Akif Beki: Fare doğuran ajanlık manşetleri
Karar gazetesi yazarı Akif Beki, Büyükada Toplantı'sında tutuklanan isimlerin dün tahliye edilmesinin ardından "ajan" manşetleri atanların tavırlarını köşesine taşıdı.
Akif
Beki Büyükada toplantısı için "casusluk toplantısı" yazan
gazetelere tahliyeler sonrası baktığını ve
"dut yemiş yalı bülbülü gibi"
olduklarını ifade etti.
O gazetelerin sessizliklerini korudukları gibi aynı
zamanda söylemlerinin değiştiğine de dikkat çeken Beki,
"Fos çıkan ‘Büyükada
ajanları’ çığırtkanlığı da, ezile
büzüle ‘Büyükada davası’ diline evrilmiş."
dedi.
İŞTE AKİF BEKİ'NİN O
YAZISI
Gak guk mu ediyorlar, konuşmaya yüzleri var
mı hala diye, çöken manşetlerin altında kalan gazetelere
baktım.
O ‘Kaf dağı’ manşetleri atanlar, tahliye haberi karşısında dut yemiş yalı bülbülü gibiydiler.
‘Büyükada ajanları hesap verecek’ cayırtılarını onlar koparmamış; davanın savcılığına, hakimliğine onlar soyunmamış sanki.
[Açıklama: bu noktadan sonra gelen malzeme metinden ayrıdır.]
## src/rtl/m_ext_muldiv_unit.sv

```systemverilog
// Iterative RV32M/RV64M multiply/divide coprocessor on the PicoRV32 PCPI port.
// Shift-add multiplier (MUL_STEP bits/cycle) and restoring divider (1 bit/cycle).
module m_ext_muldiv_unit #(
    parameter int XLEN          = 32,
    parameter int MUL_STEP      = 1,
    parameter int EARLY_SPECIAL = 1
) (
    input  logic            clk,
    input  logic            rst,
    input  logic            pcpi_valid,
    input  logic [31:0]     pcpi_insn,
    input  logic [XLEN-1:0] pcpi_rs1,
    input  logic [XLEN-1:0] pcpi_rs2,
    output logic            pcpi_wr,
    output logic [XLEN-1:0] pcpi_rd,
    output logic            pcpi_wait,
    output logic            pcpi_ready
);
    localparam int CW = $clog2(XLEN + 1);

    localparam logic [1:0] S_IDLE = 2'd0;
    localparam logic [1:0] S_MUL  = 2'd1;
    localparam logic [1:0] S_DIV  = 2'd2;
    localparam logic [1:0] S_DONE = 2'd3;

    localparam logic [XLEN-1:0] MIN_NEG = {1'b1, {(XLEN-1){1'b0}}};

    logic [1:0]        state_q, state_d;
    logic [2:0]        op_q, op_d;
    logic              neg_q, neg_d;
    logic [CW-1:0]     cnt_q, cnt_d;
    logic [2*XLEN-1:0] acc_q, acc_d;
    logic [2*XLEN-1:0] opa_q, opa_d;
    logic [XLEN-1:0]   opb_q, opb_d;
    logic [XLEN-1:0]   rd_q, rd_d;

    logic [2:0]        f3;
    logic              is_muldiv, s1, s2, sgn1, sgn2, special;
    logic [XLEN-1:0]   mag1, mag2, special_res;
    logic [2*XLEN-1:0] mul_sum, div_next;
    logic [XLEN:0]     trial;
    logic              unused_insn;

    assign f3          = pcpi_insn[14:12];
    assign is_muldiv   = (pcpi_insn[6:0] == 7'b0110011) && (pcpi_insn[31:25] == 7'b0000001);
    assign unused_insn = ^{pcpi_insn[24:15], pcpi_insn[11:7]};

    assign s1   = pcpi_rs1[XLEN-1];
    assign s2   = pcpi_rs2[XLEN-1];
    assign sgn1 = (f3 == 3'b001) || (f3 == 3'b010) || (f3[2] && !f3[0]);
    assign sgn2 = (f3 == 3'b001) || (f3[2] && !f3[0]);
    assign mag1 = (sgn1 && s1) ? -pcpi_rs1 : pcpi_rs1;
    assign mag2 = (sgn2 && s2) ? -pcpi_rs2 : pcpi_rs2;

    assign special = f3[2] && ((pcpi_rs2 == '0) ||
                     (!f3[0] && (pcpi_rs1 == MIN_NEG) && (pcpi_rs2 == '1)));
    assign special_res = (pcpi_rs2 == '0) ? (f3[1] ? pcpi_rs1 : '1)
                                          : (f3[1] ? '0 : pcpi_rs1);

    function automatic logic [XLEN-1:0] finish(input logic [2:0] op, input logic neg,
                                               input logic [2*XLEN-1:0] acc);
        logic [2*XLEN-1:0] p;
        logic [XLEN-1:0]   q, r;
        p = neg ? -acc : acc;
        q = neg ? -acc[XLEN-1:0] : acc[XLEN-1:0];
        r = neg ? -acc[2*XLEN-1:XLEN] : acc[2*XLEN-1:XLEN];
        case (op)
            3'b000:                 return p[XLEN-1:0];
            3'b001, 3'b010, 3'b011: return p[2*XLEN-1:XLEN];
            3'b100, 3'b101:         return q;
            default:                return r;
        endcase
    endfunction

    always_comb begin
        mul_sum = acc_q;
        for (int unsigned i = 0; i < MUL_STEP; i++) begin
            if (opb_q[i]) mul_sum = mul_sum + (opa_q << i);
        end
        // acc holds {remainder, dividend/quotient}; quotient bits shift in from the right
        trial = acc_q[2*XLEN-1:XLEN-1];
        if (trial >= {1'b0, opb_q}) begin
            div_next = {trial[XLEN-1:0] - opb_q, acc_q[XLEN-2:0], 1'b1};
        end else begin
            div_next = {acc_q[2*XLEN-2:0], 1'b0};
        end
    end

    always_comb begin
        state_d = state_q;
        op_d    = op_q;
        neg_d   = neg_q;
        cnt_d   = cnt_q;
        acc_d   = acc_q;
        opa_d   = opa_q;
        opb_d   = opb_q;
        rd_d    = rd_q;
        case (state_q)
            S_IDLE: begin
                if (pcpi_valid && is_muldiv) begin
                    op_d             = f3;
                    opa_d            = '0;
                    opa_d[XLEN-1:0]  = mag1;
                    opb_d            = mag2;
                    acc_d            = '0;
                    if (f3[2]) acc_d[XLEN-1:0] = mag1;
                    cnt_d            = f3[2] ? CW'(XLEN) : CW'(XLEN / MUL_STEP);
                    // Zero divisor must keep the all-ones quotient unsigned
                    if (f3 == 3'b100)      neg_d = (s1 ^ s2) && (pcpi_rs2 != '0);
                    else if (f3 == 3'b110) neg_d = s1;
                    else                   neg_d = (sgn1 && s1) ^ (sgn2 && s2);
                    if ((EARLY_SPECIAL != 0) && special) begin
                        state_d = S_DONE;
                        rd_d    = special_res;
                    end else begin
                        state_d = f3[2] ? S_DIV : S_MUL;
                    end
                end
            end
            S_MUL, S_DIV: begin
                if (!pcpi_valid) begin
                    state_d = S_IDLE;
                end else begin
                    if (state_q == S_MUL) begin
                        acc_d = mul_sum;
                        opa_d = opa_q << MUL_STEP;
                        opb_d = opb_q >> MUL_STEP;
                    end else begin
                        acc_d = div_next;
                    end
                    cnt_d = cnt_q - CW'(1);
                    if (cnt_q == CW'(1)) begin
                        state_d = S_DONE;
                        rd_d    = finish(op_q, neg_q, acc_d);
                    end
                end
            end
            default: state_d = S_IDLE;
        endcase
    end

    always_ff @(posedge clk) begin
        if (rst) begin
            state_q <= S_IDLE;
            op_q    <= '0;
            neg_q   <= 1'b0;
            cnt_q   <= '0;
            acc_q   <= '0;
            opa_q   <= '0;
            opb_q   <= '0;
            rd_q    <= '0;
        end else begin
            state_q <= state_d;
            op_q    <= op_d;
            neg_q   <= neg_d;
            cnt_q   <= cnt_d;
            acc_q   <= acc_d;
            opa_q   <= opa_d;
            opb_q   <= opb_d;
            rd_q    <= rd_d;
        end
    end

    assign pcpi_wait  = (state_q == S_MUL) || (state_q == S_DIV);
    assign pcpi_ready = (state_q == S_DONE);
    assign pcpi_wr    = (state_q == S_DONE);
    assign pcpi_rd    = rd_q;
endmodule

```

## config.mk

```make
export PLATFORM = sky130hd
export DESIGN_NAME = m_ext_muldiv_unit
export DESIGN_NICKNAME = d
export VERILOG_FILES = /design/src/rtl/m_ext_muldiv_unit.sv
export SDC_FILE = /design/constraint.sdc
export NUM_CORES = 1
export LEC_CHECK = 0
export CELL_PAD_IN_SITES_DETAIL_PLACEMENT = 1
export CELL_PAD_IN_SITES_GLOBAL_PLACEMENT = 2
export CORE_MARGIN = 2
export CORE_UTILIZATION = 38
export DETAILED_ROUTE_END_ITERATION = 10
export DONT_BUFFER_PORTS = 1
export HOLD_SLACK_MARGIN = 0.03
export PLACE_DENSITY_LB_ADDON = 0.05
export SLEW_MARGIN = 20
export SYNTH_ARGS = -nofsm -noshare
export SYNTH_HDL_FRONTEND = slang
export SYNTH_SLANG_ARGS = --single-unit
```

## constraint.sdc

```tcl
create_clock -name clk -period 5.3 [get_ports clk]
set_clock_uncertainty 0.15 [all_clocks]
set_input_delay 1.06 -clock clk [delete_from_list [all_inputs] [get_ports clk]]
set_output_delay 1.06 -clock clk [all_outputs]
set_load 0.02 [all_outputs]
```

==> metrics.yaml, run 1 <==
status: "finished clean"
place_ws_ns: -0.4452
grt_pass1_wl_microns: 155500
drive_above_1_share_pct: 16.29
rsz0062_at_grt: "yes"
utilization_pct: 45.58
rows: 86
drt-initial-drc-count: 2068
ant_nets: 0
syn_inst: 3030
cts_num_sinks: 204
yosysTopAreaCell: "dfxtp_1"
first_global_vias: 24627
min_to: "opb_q[16]$_SDFFE_PP0P_"
finalHoldViolCount: 0
post_drt_wl_per_cell_microns: 26.51
die-area_sq_um: 57930
finalSetupViolCount: 0
place_inst: 3881
required_ns: 5.65
h-tree-depth: 1
cap_viol_max_count: 0
relSlewSlack_pct: 38.84
portBuffers: 0
critPathMaxFanout: 9
synth-seq-cells: 204
io_pins: 134
startpoint_type: "register"
first_pass_iters: 5
reg2reg_slack_ns: 0.12
drc: 0
antenna_found_initial: 2
ys_seq_area_share_pct: 19.18
yosysTopAreaCellShare_pct: 19.18
synth_edf_count: 0
vias: 24968
area_delta_synth_final_pct: 18.18
synth_area_sq_um: 21290
numCtsBuffers: 28
cts_root_buffer: "clkbuf_16"
ys_warn_count: 0
hold_start: "opb_q[16]$_SDFFE_PP0P_"
hold_slack_ns: 0.3125
nFillCells: 7041
die_w_microns: 240.7
tightest_slew_ns: 0.9174
cts_tree: "done"
diodes: 0
timing.rr.start: "acc_q[34]$_SDFFE_PP0P_"
via_per_inst: 6.335
final-max-slew-violation-count: 0
power_density_nw_per_um2: 160.5
final_cell_mix: "nand2_1, buf_4, a21oi_1, nor2_1, dfxtp_1"
grt_usage_pct: 35.18
layout_commonest_cell: "nand2_1"
layoutNonFillerInstCount: 3941
wl_microns: 104500
ys.flop_type: "dfxtp_1"
finalNetCount: 3379
synthArstFlopShare_pct: 0
coreArea_sq_um: 55200
ys_types: 108
grt_start_max_net_pins: 205
crit_path_cell_trace: "ha_1 > a21oi_1 > o21ai_0 > buf_4 > a21oi_1 > nand4b_1 > o21ai_1 > o311ai_1 > xnor2_1 > a221oi_4 > buf_4 > or4_1 > or3_1 > a211oi_1 > nor2_1 > o31a_1 > nor3_1"
gp_congestion: 0.9615
synthTopCellsByArea: "dfxtp_1, a21oi_1, nand2_1"
reg2regPathDepth: 17
clk_path_buf_depth: 3
clock_latency_ns: 0.60
setup_tns_ns: 0
fin_ws_ns: 0.1250
synth_nets: 3236
path_clk_slew_ns: 0.06
power.leakage_uw: 0.009562
fp.dieH_microns: 240.7
fmax_ghz: 0.1932
hold_depth: 2
avgSynthCellArea_sq_um: 7.026
worst_setup_path_end_kind: "register"
path_class: "reg -> reg"
initial_utilization_pct: 38.56
critical-path-slowest-cell: "dfxtp_1"
hpwl_microns: 81310
fin_crit_sh_pct: 97.64
reg2reg_to: "pcpi_rd[20]$_SDFFE_PP0P_"
ir_drop_v: 0.0002261
cp.arrival_ns: 5.52
gr-total-overflow: 0
layout_min_cycle_time_ns: 5.175
slowest_delay_ns: 0.59
hold_class: "reg -> reg"
-- sequential cells by signal, indices dropped and copies added, names as in the netlist --
signal and flops:
state_q 2, pcpi_rd 32, neg_q 1, opb_q 32
opa_q 64, op_q 3, cnt_q 6, acc_q 64
-- synthesized netlist by cell type, types with 15 or more instances --
| cell | count |
|---|---|
| o221ai_1 | 15 |
| nor2b_1 | 24 |
| inv_1 | 87 |
| a211oi_1 | 50 |
| nand3_1 | 90 |
| xor2_1 | 67 |
| nor2_1 | 286 |
| o21ai_1 | 15 |
| buf_2 | 42 |
| a21o_1 | 41 |
| and3_1 | 22 |
| xnor2_1 | 118 |
| maj3_1 | 24 |
| a22oi_1 | 32 |
| a21oi_1 | 306 |
| clkbuf_1 | 155 |
| nand2b_1 | 36 |
| o31ai_1 | 40 |
| o21ai_0 | 171 |
| nand2_1 | 357 |
| a31oi_1 | 50 |
| o21a_1 | 25 |
| o211ai_1 | 46 |
| nand4_1 | 55 |
| a221oi_1 | 46 |
| dfxtp_1 | 204 |
| nor3_1 | 120 |
| nor4_1 | 30 |
| or3_1 | 40 |
| mux2i_1 | 32 |
| ha_1 | 105 |
-- cells by family (layout without fill, tap and decap cells) --
kind of cell    count (synthesis)  after routing  share of synthesized area, %
fa+ha+maj                     131            131                         7.488
compound gates               1021           1021                         32.03
mux                            37             37                         1.769
flops                         204            204                         19.18
simple gates                 1145           1145                         26.05
buf+inv                       307            470                         5.866
xor+xnor                      185            185                         7.611
-- per-layer routing --
metal / wire [microns] / up-vias / track usage (%)
met3: 7192 / 154 / 4.541
met4: 3129 / 4 / 9.919
met1: 48280 / 12444 / 50.35
li1: - / 11511 / -
met2: 45840 / 855 / 55.04
met5: 27 / - / 0
-- where the power goes --
group / switching, uW / total (uW) / internal (uW)
logic: 376 / 620 / 244
registers: 2.11 / 1540 / 1540
clock network: 811 / 1880 / 1070
total: 1190 / 4040 / 2850
-- worst max-delay path: cells and delay by family, from the launching register on --
family,cells,cell delay (ns)
xor gates and xnor gates,1,0.44
DFF,1,0.59
AOI/OAI and AO/OA,8,1.76
and+or+nand+nor,5,1.29
buffers and inverters,2,0.42
adders and majority gates,1,0.42
-- how the worst max path moves through the flow --
stage	startpoint	to	slack, ns	cells past startpoint
floorplan	opb_q[4]$_SDFFE_PP0P_	pcpi_rd[4]$_SDFFE_PP0P_	0.76	21
global placement	acc_q[0]$_SDFFE_PP0P_	pcpi_rd[24]$_SDFFE_PP0P_	-0.38	24
detailed placement	opa_q[0]$_SDFFE_PP0P_	pcpi_rd[24]$_SDFFE_PP0P_	-0.45	24
CTS	acc_q[21]$_SDFFE_PP0P_	pcpi_rd[24]$_SDFFE_PP0P_	-0.05	19
global route	opb_q[22]$_SDFFE_PP0P_	pcpi_rd[16]$_SDFFE_PP0P_	-0.11	23
finish	acc_q[34]$_SDFFE_PP0P_	pcpi_rd[20]$_SDFFE_PP0P_	0.12	17
-- final cells by class --
| type | count | area [sq um] | area share [%] |
|---|---|---|---|
| repair buffers | 331 | 2522 | 10.03 |
| clock inverters | 13 | 101.3 | 0.4028 |
| flip-flops and latches | 204 | 4091 | 16.26 |
| inverters | 89 | 334.1 | 1.328 |
| clock buffers | 37 | 775.7 | 3.083 |
| multi-input cells | 2519 | 16400 | 65.18 |
| well taps | 748 | 935.9 | 3.720 |
-- per-stage QoR --
step                total power [uW]  area (sq um)
global placement                2145         23840
detailed placement              2154         23840
finish                          4039         25160
floorplan                       1908         21290
CTS                             4034         24790
global route                    4155         25160
-- repair_timing --
item | CTS | global route
hold buffers | 0 | 0
gates cloned | 0 | 0
resized for setup | 9 | 64
pin swaps | 2 | 20
setup endpoints to repair | 19 | 31
setup buffers | 2 | 8
Power figures use the tool's default switching activity.
==> inputs of run 2 (changes only) <==
- PLACE_DENSITY_LB_ADDON: 0.05 -> 0.1
==> run 2 against run 1 <==
Sequential share of layout area is 0.075 points higher. Clock power up 12%. Sequential power is essentially flat. Critical path depth increased by 6. Total power up 5.2%. Cell count is 0.58% lower. Largest cell class unchanged. Largest power group unchanged. Highest routed layer is now met4.
==> metrics.yaml, run 2 (synthesized netlist as in run 1, its figures left out) <==
grt_start_max_net_pins: 205
worst_setup_path_end_kind: "register"
initial_utilization_pct: 38.56
die_w_microns: 240.7
grt_usage_pct: 34.90
final-max-slew-violation-count: 0
critical-path-slowest-cell: "dfxtp_1"
via_per_inst: 6.314
first_global_vias: 24565
cts_tree: "done"
reg2reg_slack_ns: 0.15
nFillCells: 6979
power.leakage_uw: 0.009548
power_density_nw_per_um2: 169.5
clk_path_buf_depth: 3
numCtsBuffers: 27
fin_crit_sh_pct: 97.24
diodes: 0
h-tree-depth: 1
gr-total-overflow: 0
crit_path_cell_trace: "inv_1 > ha_1 > a21o_1 > a31oi_1 > o211ai_1 > o22ai_2 > buf_4 > o21a_2 > buf_6 > nand3_1 > a32oi_2 > nand2_1 > inv_1 > ha_1 > o211ai_1 > or2_0 > buf_4 > o31ai_4 > buf_4 > xnor2_1 > a221o_1 > o211ai_1 > a21oi_1"
gp_congestion: 0.9764
slowest_delay_ns: 0.39
fp.dieH_microns: 240.7
finalNetCount: 3357
final_cell_mix: "nand2_1, buf_4, a21oi_1, nor2_1, dfxtp_1"
post_drt_wl_per_cell_microns: 26.44
drc: 0
relSlewSlack_pct: 25.63
vias: 24738
utilization_pct: 45.41
tightest_slew_ns: 1.116
ant_nets: 0
crit_family: "compound AO/OA/AOI/OAI gates"
min_to: "opb_q[16]$_SDFFE_PP0P_"
path_clk_slew_ns: 0.06
coreArea_sq_um: 55200
finalHoldViolCount: 0
wl_microns: 103600
final_area_sq_um: 25070
startpoint_type: "register"
die-area_sq_um: 57930
layout_min_cycle_time_ns: 5.154
ir_drop_v: 0.0002172
hpwl_microns: 80320
io_pins: 134
grt_pass1_wl_microns: 154300
fmax_ghz: 0.1940
postCtsHoldBufs: 0
reg2reg_to: "pcpi_rd[6]$_SDFFE_PP0P_"
area_delta_synth_final_pct: 17.75
portBuffers: 0
drt-initial-drc-count: 2044
rows: 86
path_class: "reg -> reg"
hold_start: "opb_q[16]$_SDFFE_PP0P_"
cts_root_buffer: "clkbuf_16"
status: "finished clean"
critPathMaxFanout: 14
layout_commonest_cell: "nand2_1"
hold_slack_ns: 0.3191
drive_above_1_share_pct: 15.71
finalSetupViolCount: 0
reg2regPathDepth: 23
clock_latency_ns: 0.58
cap_viol_max_count: 0
place_area_sq_um: 23720
crit_buf_inv: 6
hold_class: "reg -> reg"
total_power_uw: 4249
required_ns: 5.60
antenna_found_initial: 1
top_regs: "acc_q: 64 flops, opa_q: 64 flops"
timing.rr.start: "opb_q[20]$_SDFFE_PP0P_"
cts_num_sinks: 204
first_pass_iters: 6
setup_tns_ns: 0
hold_depth: 2
cp.arrival_ns: 5.45
## run 2: cell count changes in the layout (fill, tap and decap cells not counted), moves of 4 or more
cell	change
buf_4	-25
bufinv_16	+5
clkbuf_1	-4
clkinv_2	-4
## run 2: metal layers
layer,up-vias,part of all wire [%],wire length (microns),track usage [%]
met5,-,0,0,0
met3,148,7.5,7811,5.524
met1,12247,46,47660,49.49
met2,886,43,44460,53.78
li1,11457,-,-,-
met4,0,3.5,3657,11.18
## run 2: worst register-to-register path, stage by stage (launching register included)
cell and delay [ns]:
dfxtp_1 0.39, inv_1 0.09, ha_1 0.36, a21o_1 0.22, a31oi_1 0.25, o211ai_1 0.14
o22ai_2 0.23, buf_4 0.17, o21a_2 0.21, buf_6 0.22, nand3_1 0.12, a32oi_2 0.26
nand2_1 0.10, inv_1 0.09, ha_1 0.17, o211ai_1 0.21, or2_0 0.29, buf_4 0.18
o31ai_4 0.30, buf_4 0.18, xnor2_1 0.07, a221o_1 0.35, o211ai_1 0.17, a21oi_1 0.10
## run 2: worst max-delay path by stage
stage	startpoint	end	slack, ns	cells past startpoint
6_report	opb_q[20]$_SDFFE_PP0P_	pcpi_rd[6]$_SDFFE_PP0P_	0.15	23
2_1_floorplan	opb_q[4]$_SDFFE_PP0P_	pcpi_rd[4]$_SDFFE_PP0P_	0.76	21
5_1_grt	acc_q[33]$_SDFFE_PP0P_	pcpi_rd[4]$_SDFFE_PP0P_	-0.04	20
3_5_place_dp	acc_q[0]$_SDFFE_PP0P_	pcpi_rd[24]$_SDFFE_PP0P_	-0.16	24
4_1_cts	acc_q[0]$_SDFFE_PP0P_	pcpi_rd[24]$_SDFFE_PP0P_	-0.03	23
3_3_place_gp	acc_q[0]$_SDFFE_PP0P_	pcpi_rd[24]$_SDFFE_PP0P_	-0.13	24
## run 2: layout make-up
class	instances	area, sq um	area share [%]
Clock buffer	34	752.0	3.000
Tap cell	748	935.9	3.734
Timing Repair Buffer	310	2406	9.599
Multi-Input combinational cell	2519	16310	65.06
Inverter	89	334.1	1.333
Sequential cell	204	4095	16.34
Clock inverter	14	234.0	0.9334
## run 2: per-stage QoR
step,worst slack (ns),cells
global route,-0.04282,3918
finish,0.1461,3918
floorplan,0.7632,3030
CTS,-0.02746,3910
global placement,-0.1349,3861
detailed placement,-0.1638,3861
## run 2: repair_timing
action	in CTS	in global routing
gates resized for setup	11	55
setup buffers	1	8
setup endpoints to repair	13	31
pin swaps	1	7
## run 2: power breakdown
group / internal, uW / total (uW) / leakage (uW) / switching [uW]
Sequential: 1540 / 1540 / 0.00165 / 2.18
Combinational: 241 / 616 / 0.00742 / 375
Clock: 1290 / 2100 / 0.000484 / 805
‘Nasıl olur arkadaş; daha ilk duruşmada bırakılan ajan, terörist gördün mü hiç’ diye üstüne gidip büyütmemişler hadiseyi.
Birinci sayfaya koymamış çoğu, başlarını öbür yana çevirip görmezden gelmişler. Bire koyan da pişkinliğe vurup etekten düz, tavırsız vermiş.
Fos çıkan ‘Büyükada ajanları’ çığırtkanlığı da, ezile büzüle ‘Büyükada davası’ diline evrilmiş.
Ne bir alınma, ne bir sorumluluk üstlenme ciddiyeti, ne de yanıltılan kamuoyuna bir hesap, bir özeleştiri verme duyarlılığı...
‘Sizi gidi pinokyolar’ demeyeceğim, varsın yine üste çıksınlar. Yeter ki masumiyet karinesi neden önemliymiş anlasınlar...
Suçu yargı kararıyla kesinleşmeden kimsenin neden suçlu ilan edilemeyeceğini, lekelenmeme hakkının bir gün herkese lazım olabileceğini, kanun önünde eşitlik, iftiradan korunma, hak arama ve aklanma yollarını açık tutmanın vazgeçilmezliğini, ispat yükümlülüğünün iddia sahibine ait olduğunu kavrasınlar yeter...
Çünkü...
Suçu hukuken sabit olmayan sanıkları kafadan ‘tehlikeli casus’, ‘azılı terörist’ diye afişe etme utancından gazetecileri koruyacak şey de suçsuzluk ilkesine riayettir.
Ne ajanlık faaliyeti sırasında suçüstü yakalanmadıkları kalmıştı, ne de insan hakları savunuculuğu altında korkunç kaos planları yapmadıkları...
Ne Gezi benzeri kalkışma tezgahlamadıkları kalmıştı, ne FETÖ darbe girişiminin arkasını getirmeye çalışmadıkları, ne de birden fazla silahlı terör örgütüne hizmet etmedikleri...
Aylarca içeride tutuldular, çok sağlam denilen kanıtlar, herkesi susturacak denilen somut suç delilleri gizlilik gerkeçesiyle ortaya konmadığı halde, hainlikle suçlanıp hedef gösterildiler.
Sonra çıkarıldıkları ilk duruşmada savcı, biri hariç tahliyelerini istedi; mahkeme tamamının şartlı salınmasına karar verdi.